The stamp reads ‘Ben Nevis Cutty'. Ben Nevis is the highest peak in the British Isles (a fact established in 1870) and a cutty is a short-stemmed pipe.
Some Internet research has indicated that Ben Nevis was a brand of pipe made in the village of Knockcroghery, Co. Roscommon, Ireland, which was a major pipe-making centre until it was destroyed during the Irish War of Independence in June, 1921. As this coincided with the decline of pipe-smoking, due to the increasing popularity of cigarettes, the industry was never re-established.
So it is likely that our pipe bowl was originally used by one of the men working the sealer sites of the west coast of the island, sometime between 1870 and 1921. In fact, these dates fit very well with known sealing ventures to the west coast and Bauer Bay area in 1878–9 under Captain Donald Sinclair, and the abandonment of seal and penguin oil harvesting on Macquarie Island in 1919–20 by the industrialist Joseph Hatch, after his licence to undertake such operations was cancelled.

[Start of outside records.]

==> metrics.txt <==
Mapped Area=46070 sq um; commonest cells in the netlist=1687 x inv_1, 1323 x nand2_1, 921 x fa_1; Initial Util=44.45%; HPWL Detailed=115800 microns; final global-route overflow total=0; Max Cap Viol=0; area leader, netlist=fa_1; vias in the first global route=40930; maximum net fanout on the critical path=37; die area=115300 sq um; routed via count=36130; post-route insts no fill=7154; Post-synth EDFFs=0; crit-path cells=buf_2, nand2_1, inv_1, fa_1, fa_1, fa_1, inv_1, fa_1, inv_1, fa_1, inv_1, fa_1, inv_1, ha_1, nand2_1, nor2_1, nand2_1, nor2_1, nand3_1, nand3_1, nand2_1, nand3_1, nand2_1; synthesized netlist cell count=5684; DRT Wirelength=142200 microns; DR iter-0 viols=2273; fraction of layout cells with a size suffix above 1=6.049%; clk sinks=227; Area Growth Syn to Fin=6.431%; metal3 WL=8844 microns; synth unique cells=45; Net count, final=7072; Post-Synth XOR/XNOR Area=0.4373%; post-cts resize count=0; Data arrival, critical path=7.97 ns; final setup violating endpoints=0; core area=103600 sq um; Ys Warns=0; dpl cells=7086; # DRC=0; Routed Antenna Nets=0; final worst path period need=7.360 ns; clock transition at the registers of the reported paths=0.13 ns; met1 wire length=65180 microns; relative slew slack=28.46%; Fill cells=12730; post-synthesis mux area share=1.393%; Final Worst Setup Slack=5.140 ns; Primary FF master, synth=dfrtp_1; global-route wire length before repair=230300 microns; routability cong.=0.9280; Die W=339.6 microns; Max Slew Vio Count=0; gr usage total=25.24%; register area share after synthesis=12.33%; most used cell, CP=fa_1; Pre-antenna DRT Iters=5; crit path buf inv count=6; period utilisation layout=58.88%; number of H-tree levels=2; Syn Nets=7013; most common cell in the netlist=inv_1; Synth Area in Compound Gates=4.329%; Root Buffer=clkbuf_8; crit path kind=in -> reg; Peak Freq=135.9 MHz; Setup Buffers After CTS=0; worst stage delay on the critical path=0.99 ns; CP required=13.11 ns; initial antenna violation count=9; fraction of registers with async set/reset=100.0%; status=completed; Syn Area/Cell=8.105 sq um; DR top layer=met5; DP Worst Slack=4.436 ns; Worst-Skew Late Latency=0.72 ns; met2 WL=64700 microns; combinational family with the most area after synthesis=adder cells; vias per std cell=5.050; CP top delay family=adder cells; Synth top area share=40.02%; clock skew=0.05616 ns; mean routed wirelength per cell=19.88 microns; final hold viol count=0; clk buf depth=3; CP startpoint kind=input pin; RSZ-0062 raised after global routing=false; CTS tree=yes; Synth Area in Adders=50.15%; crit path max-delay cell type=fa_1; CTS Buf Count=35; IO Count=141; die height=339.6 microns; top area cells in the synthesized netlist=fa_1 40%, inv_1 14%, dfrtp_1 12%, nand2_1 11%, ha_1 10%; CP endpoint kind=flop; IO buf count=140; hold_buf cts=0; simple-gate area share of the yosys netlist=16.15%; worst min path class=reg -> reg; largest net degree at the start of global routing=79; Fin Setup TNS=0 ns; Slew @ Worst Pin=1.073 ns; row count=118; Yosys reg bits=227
`src/rtl/mage_pkg.sv`:
```
// Shared constants and types for the loop IV generator.
// The loop nest depth is the product of the subscript shape.
package mage_pkg;

  localparam int N_SUBSCRIPTS       = 2;
  localparam int N_IV_PER_SUBSCRIPT = 2;
  localparam int N_LP               = N_SUBSCRIPTS * N_IV_PER_SUBSCRIPT;
  localparam int NBIT_LP_IV         = 16;

  typedef enum logic [1:0] {
    ST_IDLE = 2'd0,
    ST_RUN  = 2'd1,
    ST_DONE = 2'd2
  } lp_state_e;

endpackage

```
`src/rtl/iv_counter.sv`:
```
// One loop level: holds its bounds/step and the current IV, advancing when
// every inner loop wraps (carry_i) and passing its own wrap outward.
module iv_counter
  import mage_pkg::*;
#(
  parameter int W = NBIT_LP_IV
) (
  input  logic         clk_i,
  input  logic         rst_n_i,
  input  logic         load_i,
  input  logic [W-1:0] lb_i,
  input  logic [W-1:0] ub_i,
  input  logic [W-1:0] step_i,
  input  logic         adv_i,
  input  logic         carry_i,
  output logic [W-1:0] iv_o,
  output logic         carry_o
);

  logic [W-1:0] lb_q, ub_q, step_q, iv_q;
  logic [W-1:0] iv_d;
  logic [W:0]   next_w;
  logic         wrap_w;

  // One extra bit so an IV close to the top of the range cannot alias below ub.
  assign next_w  = {1'b0, iv_q} + {1'b0, step_q};
  assign wrap_w  = (next_w >= {1'b0, ub_q});
  assign carry_o = carry_i & wrap_w;
  assign iv_o    = iv_q;

  always_comb begin
    iv_d = iv_q;
    if (load_i) begin
      iv_d = lb_i;
    end else if (adv_i && carry_i) begin
      iv_d = wrap_w ? lb_q : next_w[W-1:0];
    end
  end

  always_ff @(posedge clk_i or negedge rst_n_i) begin
    if (!rst_n_i) begin
      lb_q   <= '0;
      ub_q   <= '0;
      step_q <= '0;
      iv_q   <= '0;
    end else begin
      iv_q <= iv_d;
      if (load_i) begin
        lb_q   <= lb_i;
        ub_q   <= ub_i;
        // A zero step would never terminate; treat it as unit stride.
        step_q <= (step_i == '0) ? W'(1) : step_i;
      end
    end
  end

endmodule

```
`src/rtl/loop_iv_gen.sv`:
```
// Loop-nest induction variable generator: walks an N_LP-deep nest, one
// iteration per accepted beat, loop 0 innermost.
module loop_iv_gen
  import mage_pkg::*;
#(
  parameter int N_LP    = mage_pkg::N_LP,
  parameter int NBIT_IV = NBIT_LP_IV
) (
  input  logic                                                   clk_i,
  input  logic                                                   rst_n_i,
  input  logic                                                   start_i,
  input  logic                                                   abort_i,
  input  logic [N_LP-1:0][NBIT_IV-1:0]                           lb_i,
  input  logic [N_LP-1:0][NBIT_IV-1:0]                           ub_i,
  input  logic [N_LP-1:0][NBIT_IV-1:0]                           step_i,
  output logic [N_SUBSCRIPTS-1:0][N_IV_PER_SUBSCRIPT-1:0][NBIT_IV-1:0] iv_o,
  output logic                                                   valid_o,
  input  logic                                                   ready_i,
  output logic                                                   last_o,
  output logic                                                   busy_o,
  output logic                                                   done_o,
  output lp_state_e                                              state_o
);

  localparam int NSLOT = N_SUBSCRIPTS * N_IV_PER_SUBSCRIPT;

  // Handshake: a beat transfers on a rising edge where valid_o && ready_i and
  // abort_i is low; iv_o/last_o stay put while valid_o is high and ready_i low.

  lp_state_e state_q, state_d;

  logic [N_LP-1:0][NBIT_IV-1:0] iv_w;
  logic [N_LP:0]                carry_w;
  logic [NSLOT*NBIT_IV-1:0]     iv_flat_w;
  logic                         zero_trip_w;
  logic                         load_w;
  logic                         adv_w;
  logic                         last_all_w;
  logic                         run_w;

  assign run_w      = (state_q == ST_RUN);
  // The carry out of the outermost loop is set only when every loop wraps.
  assign last_all_w = carry_w[N_LP];
  assign load_w     = (state_q == ST_IDLE) && start_i && !abort_i;
  assign adv_w      = run_w && !abort_i && ready_i && !last_all_w;
  assign carry_w[0] = 1'b1;

  always_comb begin
    zero_trip_w = 1'b0;
    for (int k = 0; k < N_LP; k++) begin
      if (lb_i[k] >= ub_i[k]) zero_trip_w = 1'b1;
    end
  end

  for (genvar k = 0; k < N_LP; k++) begin : g_lp
    iv_counter #(.W(NBIT_IV)) u_cnt (
      .clk_i   (clk_i),
      .rst_n_i (rst_n_i),
      .load_i  (load_w),
      .lb_i    (lb_i[k]),
      .ub_i    (ub_i[k]),
      .step_i  (step_i[k]),
      .adv_i   (adv_w),
      .carry_i (carry_w[k]),
      .iv_o    (iv_w[k]),
      .carry_o (carry_w[k+1])
    );
  end

  always_comb begin
    iv_flat_w = '0;
    for (int k = 0; k < N_LP; k++) begin
      iv_flat_w[k*NBIT_IV +: NBIT_IV] = iv_w[k];
    end
  end

  assign iv_o    = iv_flat_w;
  assign valid_o = run_w;
  assign busy_o  = run_w;
  assign last_o  = run_w && last_all_w;
  assign done_o  = (state_q == ST_DONE);
  assign state_o = state_q;

  always_comb begin
    state_d = state_q;
    case (state_q)
      ST_IDLE: begin
        if (!abort_i && start_i) state_d = zero_trip_w ? ST_DONE : ST_RUN;
      end
      ST_RUN: begin
        if (abort_i)                             state_d = ST_DONE;
        else if (ready_i && last_all_w)          state_d = ST_DONE;
      end
      ST_DONE: state_d = ST_IDLE;
      default: state_d = ST_IDLE;
    endcase
  end

  always_ff @(posedge clk_i or negedge rst_n_i) begin
    if (!rst_n_i) state_q <= ST_IDLE;
    else          state_q <= state_d;
  end

endmodule

```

The cessation of these operations was in large part due to pressure brought to bear on the Tasmanian Government by Sir Douglas Mawson and members of the Australasian Antarctic Expedition, who wished to see animal life on Macquarie Island preserved and protected. This later led to Macquarie Island’s very early establishment as a wildlife sanctuary in 1933 and is a fascinating early example of the conflict between environmental and economic interests, something we all read about regularly now.
So our small pipe bowl is a great reminder of the history of this island, and how that relates to its present. The pipe will be catalogued and remain on the island, and hopefully will be displayed to visitors in the small museum that is planned for the future.